В углу тренькнула гитара. — кто-то случайно зацепил струны рукавом.
— Может, споёте что-нибудь? — оживился на верхней полке Кащеев. — Вот, скажем, «Ночь прошла» — наверняка ведь знаете, а?
Калужане на предложение отреагировали сдержанно.
— Видишь ли… — сухо ответил Середа. — прости, не знаю, как тебя?..
— Юра. — отозвались с верхней полки. — Кащеев Юрка.
— Видишь ли Юра, — тон калужанина был убийственно вежлив, — у нас в клубе юных космонавтов есть определённые правила. Одно из них связано с этой песней. Это, видишь ли, наш гимн, и мы не поём её просто так. Нужен серьёзный повод, понимаешь? Вот, скажем, будет открытие смены, или отрядный костёр — там мы её обязательно споём.
— А два других правила? — пришёл я на помощь Кащееву. — Они-то в чём заключаются?
— Второе — мы не пользуемся прозвищами. Никогда. Во всяком случае, со своими. А раз мы теперь все свои, хотя бы до конца смены — то и его не будем называть Кащеем.
При этих словах Юрка покраснел. Язвительный калужанин угодил в самую точку, именно так его в кружке и называли.
— Ну а третье совсем простое. Мы не материмся. Никогда.
— Что, руководитель за мат дрючит? — спросил Кащеев и ухмыльнулся. — Наш вот тоже не одобряет…
— Он тут не при чём. — в ответе калужанина зазвенел ледок. — Это мы сами так решили. И если ты в нашем присутствии воздержишься от нецензурщины, мы все будем тебе признательны.
Эти ребята нравятся мне всё больше и больше, подумал я. Выдерживать такой холодно-отстранённый тон в четырнадцать — это надо уметь! И если у них в клубе действительно принят подобный стиль общения, мы определённо поладим!

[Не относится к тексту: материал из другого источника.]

==> ./design.v <==
module data_mem #(parameter DATA_WIDTH = 32, ADDR_WIDTH = 32, MEM_SIZE = 64) (
    input clk,
    input wr_en,
    input [2:0] funct3,
    input [ADDR_WIDTH-1:0] wr_addr,
    input [DATA_WIDTH-1:0] wr_data,
    output reg [DATA_WIDTH-1:0] rd_data_mem
);
    reg [DATA_WIDTH-1:0] data_ram [0:MEM_SIZE-1];
    localparam WA = $clog2(MEM_SIZE);
    wire [ADDR_WIDTH-1:0] addr_word = wr_addr[ADDR_WIDTH-1:2];
    wire [WA-1:0] word_addr = addr_word % MEM_SIZE;
    wire [1:0] byte_offset = wr_addr[1:0];
    always @(posedge clk) begin
        if (wr_en) begin
            case (funct3)
                3'b000: begin  
                    case (byte_offset)
                        2'b00: data_ram[word_addr][7:0]   <= wr_data[7:0];
                        2'b01: data_ram[word_addr][15:8]  <= wr_data[7:0];
                        2'b10: data_ram[word_addr][23:16] <= wr_data[7:0];
                        2'b11: data_ram[word_addr][31:24] <= wr_data[7:0];
                    endcase
                end
                3'b001: begin  
                    if (byte_offset[1] == 1'b0)
                        data_ram[word_addr][15:0]  <= wr_data[15:0];
                    else
                        data_ram[word_addr][31:16] <= wr_data[15:0];
                end
                3'b010: begin  
                    data_ram[word_addr] <= wr_data;
                end
                default: ;  
            endcase
        end
    end
    always @(*) begin
        rd_data_mem = 32'b0;
        case (funct3)
            3'b000: begin  
                case (byte_offset)
                    2'b00: rd_data_mem = {{24{data_ram[word_addr][7]}},  data_ram[word_addr][7:0]};
                    2'b01: rd_data_mem = {{24{data_ram[word_addr][15]}}, data_ram[word_addr][15:8]};
                    2'b10: rd_data_mem = {{24{data_ram[word_addr][23]}}, data_ram[word_addr][23:16]};
                    2'b11: rd_data_mem = {{24{data_ram[word_addr][31]}}, data_ram[word_addr][31:24]};
                endcase
            end
            3'b001: begin  
                if (byte_offset[1] == 1'b0)
                    rd_data_mem = {{16{data_ram[word_addr][15]}}, data_ram[word_addr][15:0]};
                else
                    rd_data_mem = {{16{data_ram[word_addr][31]}}, data_ram[word_addr][31:16]};
            end
            3'b010: begin  
                rd_data_mem = data_ram[word_addr];
            end
            3'b100: begin  
                case (byte_offset)
                    2'b00: rd_data_mem = {24'b0, data_ram[word_addr][7:0]};
                    2'b01: rd_data_mem = {24'b0, data_ram[word_addr][15:8]};
                    2'b10: rd_data_mem = {24'b0, data_ram[word_addr][23:16]};
                    2'b11: rd_data_mem = {24'b0, data_ram[word_addr][31:24]};
                endcase
            end
            3'b101: begin  
                if (byte_offset[1] == 1'b0)
                    rd_data_mem = {16'b0, data_ram[word_addr][15:0]};
                else
                    rd_data_mem = {16'b0, data_ram[word_addr][31:16]};
            end
            default: rd_data_mem = 32'b0;
        endcase
    end
endmodule
==> ./run.sh <==
#!/bin/bash
# OpenROAD 26Q1-2900-gdf79404cd8, Yosys 0.63+post, stock flow scripts
make -C /OpenROAD-flow-scripts/flow DESIGN_CONFIG=/design/flow/config.mk WORK_HOME=/design/flow/orfs finish
==> ./config.mk <==
export PLATFORM = sky130hd
export DESIGN_NAME = data_mem
export DESIGN_NICKNAME = data_mem
export VERILOG_FILES = /design/flow/design.v
export SDC_FILE = /design/flow/constraint.sdc
export NUM_CORES = 4
export LEC_CHECK = 1
export CORE_UTILIZATION = 30
==> ./constraint.sdc <==
current_design data_mem

set clk_period 55.6
set clk_io_pct 0.2

create_clock -name clk0 -period $clk_period [get_ports {clk}]

set non_clock_inputs [all_inputs -no_clocks]
set_input_delay [expr $clk_period * $clk_io_pct] -clock clk0 $non_clock_inputs
set_output_delay [expr $clk_period * $clk_io_pct] -clock clk0 [all_outputs]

Однако же, с назревающей склокой пора заканчивать. Кащеев, даром, что росточком невелик, парень резкий и обидчивый — того гляди, слезет вниз и примется расставлять точки над «Ё» самым доходчивым способом. Дальнейшее предсказать нетрудно: на шум прибежит кто-нибудь из сопровождающих, и в результате оба могут отправиться домой. Подобное происшествие запросто может обернуться враждой между калужанами и «дворцовскими» — и это когда смена ещё не началась! А оно мне — нам всем, если уж на то пошло! — надо?
— Договорились, обойдёмся без непарламентских выражений. — я постарался, чтобы голос мой звучал по возможности жизнерадостно. — А что до песен — дайте-ка гитару… можно?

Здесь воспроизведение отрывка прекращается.